Older Australians are developing hypothermia in their homes, a study by The Alfred’s Dr Michelle Ananda-Rajah has found.
The study followed 217 patients who, between 2009 and 2016, presented at The Alfred and Sandringham’s emergency departments with hypothermia.
Of those, tragically, 11 per cent died.
The mean age of those presenting at the hospital was 77 years.
Nearly 80 per cent developed hypothermia inside their homes.
Just over half – 55 per cent – were pensioners, and 45 per cent – nearly half – lived alone.
Somewhat surprisingly, 12 per cent of the cases occurred in summer.
Of those who died, most were suffering a number of health problems, including heart failure, cancer, kidney disease and sepsis infection.
Younger people who presented at the hospitals with hypothermia generally developed the condition due to exposure, often associated with intoxication or psychiatric issues.
Extreme heat a public health priority, but cold given little attention
Though extreme heat conditions are considered a public health priority, the researchers say little has been studied about the effects of cold.
But in 2015, Victoria experienced its coldest winter in 26 years, triggering a sharp increase in the number of people presenting with hypothermia.
Dr Ananda-Rajah, a general medicine physician at The Alfred, said, “There was a real run of these patients which made us interested in seeing any patterns of the hypothermia presentations.”
Are older people unable to afford heating?
With the poor, elderly, and alone overrepresented in patients developing hypothermia at home, the researchers wondered if the affordability of heating was an issue, especially given the rising cost of power in Australia.
“Questions must be asked as to why these people are developing this condition, particularly the elderly who are indoors,” Dr Ananda-Rajah said.
“Do they have adequate heating and homes that are well-insulated? Are they wearing adequate clothing? Are they able to afford heating?” she wondered.

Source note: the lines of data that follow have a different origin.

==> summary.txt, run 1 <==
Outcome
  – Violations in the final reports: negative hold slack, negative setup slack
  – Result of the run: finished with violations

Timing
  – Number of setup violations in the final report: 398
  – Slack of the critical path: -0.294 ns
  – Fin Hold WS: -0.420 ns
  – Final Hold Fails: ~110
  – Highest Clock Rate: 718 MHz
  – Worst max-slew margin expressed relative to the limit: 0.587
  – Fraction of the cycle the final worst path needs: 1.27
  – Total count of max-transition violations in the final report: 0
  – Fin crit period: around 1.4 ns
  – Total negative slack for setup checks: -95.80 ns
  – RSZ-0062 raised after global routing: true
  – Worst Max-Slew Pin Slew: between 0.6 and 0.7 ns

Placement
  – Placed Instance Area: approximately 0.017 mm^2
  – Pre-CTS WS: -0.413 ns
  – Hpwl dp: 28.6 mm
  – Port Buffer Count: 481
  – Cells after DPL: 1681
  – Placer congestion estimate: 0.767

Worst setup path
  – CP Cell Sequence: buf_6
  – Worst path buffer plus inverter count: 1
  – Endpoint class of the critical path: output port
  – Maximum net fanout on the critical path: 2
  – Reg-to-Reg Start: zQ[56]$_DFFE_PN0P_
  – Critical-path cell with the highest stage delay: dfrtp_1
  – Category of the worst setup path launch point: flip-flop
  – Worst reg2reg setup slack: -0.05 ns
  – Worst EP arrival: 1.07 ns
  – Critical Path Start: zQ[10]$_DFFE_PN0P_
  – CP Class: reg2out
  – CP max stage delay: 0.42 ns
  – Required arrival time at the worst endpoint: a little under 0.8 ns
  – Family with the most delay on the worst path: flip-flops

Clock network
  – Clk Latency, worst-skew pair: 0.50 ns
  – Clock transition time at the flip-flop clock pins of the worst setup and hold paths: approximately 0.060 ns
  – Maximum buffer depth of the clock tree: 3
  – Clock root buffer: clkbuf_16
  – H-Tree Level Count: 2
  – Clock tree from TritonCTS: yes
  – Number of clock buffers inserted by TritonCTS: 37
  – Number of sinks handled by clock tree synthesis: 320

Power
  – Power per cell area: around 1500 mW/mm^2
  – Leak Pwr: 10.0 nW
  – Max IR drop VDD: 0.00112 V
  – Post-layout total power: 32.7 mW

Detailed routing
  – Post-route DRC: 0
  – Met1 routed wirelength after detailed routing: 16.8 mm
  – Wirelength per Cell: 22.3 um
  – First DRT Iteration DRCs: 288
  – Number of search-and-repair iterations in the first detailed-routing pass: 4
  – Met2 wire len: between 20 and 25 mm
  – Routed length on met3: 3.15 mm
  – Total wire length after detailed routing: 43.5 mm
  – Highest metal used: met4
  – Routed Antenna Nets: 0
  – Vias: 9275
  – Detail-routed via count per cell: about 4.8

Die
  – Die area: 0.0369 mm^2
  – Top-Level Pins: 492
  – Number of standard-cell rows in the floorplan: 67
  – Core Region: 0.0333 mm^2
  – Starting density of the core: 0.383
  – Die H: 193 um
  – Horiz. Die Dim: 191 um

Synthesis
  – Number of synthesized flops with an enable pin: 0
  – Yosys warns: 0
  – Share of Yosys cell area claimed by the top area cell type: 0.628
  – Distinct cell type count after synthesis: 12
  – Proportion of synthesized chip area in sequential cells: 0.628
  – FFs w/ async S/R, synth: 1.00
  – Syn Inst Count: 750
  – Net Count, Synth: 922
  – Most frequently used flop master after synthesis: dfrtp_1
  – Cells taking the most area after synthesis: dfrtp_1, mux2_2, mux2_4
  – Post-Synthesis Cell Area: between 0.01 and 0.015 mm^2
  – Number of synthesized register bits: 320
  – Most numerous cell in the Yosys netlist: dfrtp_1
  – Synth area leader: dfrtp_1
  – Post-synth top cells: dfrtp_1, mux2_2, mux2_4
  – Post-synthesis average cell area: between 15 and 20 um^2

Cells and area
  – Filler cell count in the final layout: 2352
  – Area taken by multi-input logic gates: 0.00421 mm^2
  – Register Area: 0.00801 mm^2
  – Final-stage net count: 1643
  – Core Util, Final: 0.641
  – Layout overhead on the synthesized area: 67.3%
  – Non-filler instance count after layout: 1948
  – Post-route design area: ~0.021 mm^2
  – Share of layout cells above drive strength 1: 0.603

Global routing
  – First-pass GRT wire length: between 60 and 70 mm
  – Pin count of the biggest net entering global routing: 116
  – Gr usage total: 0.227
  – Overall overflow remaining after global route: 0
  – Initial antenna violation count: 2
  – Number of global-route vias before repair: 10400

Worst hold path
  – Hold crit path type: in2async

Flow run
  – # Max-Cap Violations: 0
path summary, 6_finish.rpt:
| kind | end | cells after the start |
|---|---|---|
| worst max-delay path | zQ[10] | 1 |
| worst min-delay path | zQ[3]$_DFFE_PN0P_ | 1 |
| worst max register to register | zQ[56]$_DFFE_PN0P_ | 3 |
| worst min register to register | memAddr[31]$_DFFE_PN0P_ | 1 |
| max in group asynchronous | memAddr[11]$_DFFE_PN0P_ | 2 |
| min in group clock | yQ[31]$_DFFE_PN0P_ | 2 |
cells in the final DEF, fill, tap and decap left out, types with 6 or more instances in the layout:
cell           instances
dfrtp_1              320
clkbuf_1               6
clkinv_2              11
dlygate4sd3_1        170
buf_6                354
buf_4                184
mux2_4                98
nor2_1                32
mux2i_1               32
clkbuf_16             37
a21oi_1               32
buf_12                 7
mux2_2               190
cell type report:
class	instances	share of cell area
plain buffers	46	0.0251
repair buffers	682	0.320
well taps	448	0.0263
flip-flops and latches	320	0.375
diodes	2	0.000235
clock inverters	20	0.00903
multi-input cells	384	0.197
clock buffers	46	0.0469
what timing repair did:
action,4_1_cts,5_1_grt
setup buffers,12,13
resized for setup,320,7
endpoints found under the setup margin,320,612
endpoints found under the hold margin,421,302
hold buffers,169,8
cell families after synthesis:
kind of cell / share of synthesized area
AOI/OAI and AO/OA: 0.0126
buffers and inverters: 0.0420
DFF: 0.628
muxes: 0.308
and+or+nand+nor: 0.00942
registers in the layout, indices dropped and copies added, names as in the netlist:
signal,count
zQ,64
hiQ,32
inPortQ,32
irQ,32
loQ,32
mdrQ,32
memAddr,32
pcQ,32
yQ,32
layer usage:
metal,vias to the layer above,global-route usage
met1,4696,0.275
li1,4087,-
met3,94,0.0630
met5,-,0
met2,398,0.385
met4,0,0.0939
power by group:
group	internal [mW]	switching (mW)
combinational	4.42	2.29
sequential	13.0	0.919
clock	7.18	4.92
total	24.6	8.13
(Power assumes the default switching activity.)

Infection can be a cause of hypothermia
Old age and some medications can affect the ability of the body to raise its own temperature, and infection can also be a factor in developing hypothermia, Dr Ananda-Rajah said.
“We found that 27 per cent of patients coming in with hypothermia had an infection brewing. In a significant number of these patients it probably wasn’t appreciated that they had what’s called “cold” sepsis rather than sepsis associated with a fever as infection usually appears,” Dr Ananda-Rajah said.
“Doctors and clinicians should really think about infection as a cause of hypothermia and manage it appropriately,” she said.